Esulta il centrodestra, che si sente rafforzato dall’esito della prova delle urne. Averlo trasformato in un test politico sull’esecutivo Meloni – evidenzia il sottosegretario alla presidenza del consiglio Giovan Battista Fazzolari – poco ha giovato all’opposizione: “Il governo ne esce ulteriormente rafforzato e la sinistra ulteriormente indebolita”.
Si attacca, invece, ai numeri il centrosinistra che rivendica, al di là del quorum, di aver portato a votare oltre 14 milioni di elettori, più di quanti, nel 2022, votarono per i partiti di centrodestra portando al governo Giorgia Meloni. “Ne riparliamo alle politiche”, commenta la segretaria dem Elly Schlein. “Portate rispetto per oltre 12 milioni che hanno votato sì” ai quesiti sul lavoro, dice Giuseppe Conte, aggiungendo: “Noi saremo sempre dalla loro parte”. Per Alleanza Verdi e Sinistra si tratta di un 30% che rappresenta il “cuore dell’alternativa” al centrodestra.
Elly Schlein, Giuseppe Conte presso la Corte di Cassazione, Roma, 05 luglio 2024 (Ansa)
I referendari si aspettavano almeno il 40%
Il risultato, però, è inferiore alle aspettative. Nessuno, fra i partiti dell’opposizione, sperava in un superamento del quorum, ma ci si attendeva una percentuale di votanti tra il 40 e il 45% che avrebbe significato portare al voto più di 20 milioni di elettori. La scarsa informazione sul referendum e la drastica diminuzione della propensione al voto degli italiani sono stati due degli elementi trainanti dell’astensionismo, dicono, insieme alla campagna per il non voto organizzata dal centrodestra.

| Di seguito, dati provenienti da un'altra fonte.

### src/rtl/slpctl_pkg.sv
// Shared types for the sleep power controller.
// Assumes a two-bit sleep-mode field whose encoding is fixed by software.
package slpctl_pkg;
    typedef enum logic [1:0] {
        MODE_IDLE  = 2'b00,
        MODE_ADCNR = 2'b01,
        MODE_PDOWN = 2'b10,
        MODE_RSVD  = 2'b11
    } slp_mode_e;
endpackage
$ cat src/rtl/dma_word_seq.sv
module dma_word_seq #(
    parameter int SECTOR_WORDS = 256,
    parameter int DATA_W       = 16,
    localparam int CNT_W = $clog2(SECTOR_WORDS + 1),
    localparam int AW    = $clog2(SECTOR_WORDS)
) (
    input  logic              clk,
    input  logic              rst_n,
    input  logic              sec_load,
    input  logic              dir_to_host,
    input  logic              early_req_en,
    input  logic              flag_set,
    output logic              req_flag,
    output logic              sector_done,
    output logic [CNT_W-1:0]  words_left,
    output logic [AW-1:0]     buf_addr,
    input  logic [DATA_W-1:0] buf_rdata,
    output logic [DATA_W-1:0] buf_wdata,
    output logic              buf_we,
    output logic              bus_req,
    input  logic              bus_gnt,
    input  logic              bus_preempt,
    input  logic [DATA_W-1:0] bus_din,
    output logic [DATA_W-1:0] bus_dout,
    output logic              bus_oe,
    output logic              bus_rd,
    output logic              bus_wr,
    output logic              bus_burst
);

    logic move;
    logic empty;

    dma_word_ctr #(.SECTOR_WORDS(SECTOR_WORDS)) u_ctr (
        .clk        (clk),
        .rst_n      (rst_n),
        .load       (sec_load),
        .step       (move),
        .words_left (words_left),
        .addr       (buf_addr),
        .empty      (empty)
    );

    dma_req_flag u_flag (
        .clk     (clk),
        .rst_n   (rst_n),
        .set_req (flag_set),
        .allow   (!empty),
        .clr     (move),
        .flag    (req_flag)
    );

    dma_seq_fsm u_fsm (
        .clk         (clk),
        .rst_n       (rst_n),
        .flag        (req_flag),
        .empty       (empty),
        .early_en    (early_req_en),
        .dir_to_host (dir_to_host),
        .gnt         (bus_gnt),
        .preempt     (bus_preempt),
        .move        (move),
        .req         (bus_req),
        .rd          (bus_rd),
        .wr          (bus_wr),
        .oe          (bus_oe),
        .we          (buf_we)
    );

    assign sector_done = empty;
    assign buf_wdata   = bus_din;
    assign bus_dout    = bus_oe ? buf_rdata : '0;
    assign bus_burst   = 1'b0;

endmodule
<file path="config.mk">
export PLATFORM = sky130hd
export DESIGN_NAME = dual_adc_seq
export DESIGN_NICKNAME = d
export VERILOG_FILES = /design/src/rtl/dual_adc_seq.sv
export SDC_FILE = /design/constraint.sdc
export NUM_CORES = 1
export LEC_CHECK = 0
export ABC_AREA = 1
export BUFFER_PORTS_ARGS = -buffer_cell sky130_fd_sc_hd__buf_2
export CORE_UTILIZATION = 55
export CTS_CLUSTER_SIZE = 10
export DETAILED_ROUTE_END_ITERATION = 8
export HOLD_SLACK_MARGIN = 0.02
export PLACE_DENSITY = 0.78
export SETUP_SLACK_MARGIN = 0.02
export SKIP_CTS_REPAIR_TIMING = 1
export SLEW_MARGIN = 20
export SYNTH_ARGS = -nofsm -noshare
export SYNTH_HDL_FRONTEND = slang
export SYNTH_SLANG_ARGS = --single-unit
export TNS_END_PERCENT = 1
</file>
<file path="constraint.sdc">
create_clock -name clk -period 8.5 [get_ports clk]
set_input_delay 1.7 -clock clk [delete_from_list [all_inputs] [get_ports clk]]
set_output_delay 1.7 -clock clk [all_outputs]
set_load 0.005 [all_outputs]
</file>
### config.mk
export PLATFORM = sky130hd
export DESIGN_NAME = cmd_reply_builder
export DESIGN_NICKNAME = d
export VERILOG_FILES = /design/src/rtl/crb_pkg.sv /design/src/rtl/crb_clock.sv /design/src/rtl/crb_compose.sv /design/src/rtl/crb_serial.sv /design/src/rtl/cmd_reply_builder.sv
export SDC_FILE = /design/constraint.sdc
export NUM_CORES = 1
export LEC_CHECK = 0
export ABC_AREA = 0
export BUFFER_PORTS_ARGS = -buffer_cell sky130_fd_sc_hd__buf_2
export CORE_ASPECT_RATIO = 0.75
export CORE_MARGIN = 2
export CORE_UTILIZATION = 47
export DETAILED_ROUTE_END_ITERATION = 16
export HOLD_SLACK_MARGIN = 0.05
export PLACE_DENSITY = 0.72
export SYNTH_ARGS = -nofsm -noshare
export SYNTH_HDL_FRONTEND = slang
export SYNTH_SLANG_ARGS = --single-unit
### constraint.sdc
create_clock -name clk -period 4.75 [get_ports clk]
set_input_delay 1.425 -clock clk [delete_from_list [all_inputs] [get_ports clk]]
set_output_delay 1.425 -clock clk [all_outputs]
set_load 0.01 [all_outputs]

Maurizio Landini prende atto della sconfitta ai referendum su lavoro e cittadinanza. Parla di “crisi democratica” per la scarsa partecipazione al voto, tendenza che si è andata consolidando negli ultimi 15-20 anni. Critica coloro che nella maggioranza di governo hanno invitato all’astensione, che, a suo dire, si sono assunti una “responsabilità grave”. Non pensa “lontanamente” alle dimissioni, come chiedono esponenti del centrodestra. Anzi, rilancia: i 14 milioni di italiani che si sono recati alle urne rappresentano “un investimento, l’inizio di un lavoro che non può terminare”.

Referendum (Tg1)
Referendum sulla cittadinanza, un voto su tre dice no
“Ha vinto l’astensionismo organizzato ma non ci sentiamo sconfitti”, dice Riccardo Magi, promotore del quinto quesito referendario, perché abbiamo “riportato al centro” un tema importante come la riforma della legge sulla cittadinanza.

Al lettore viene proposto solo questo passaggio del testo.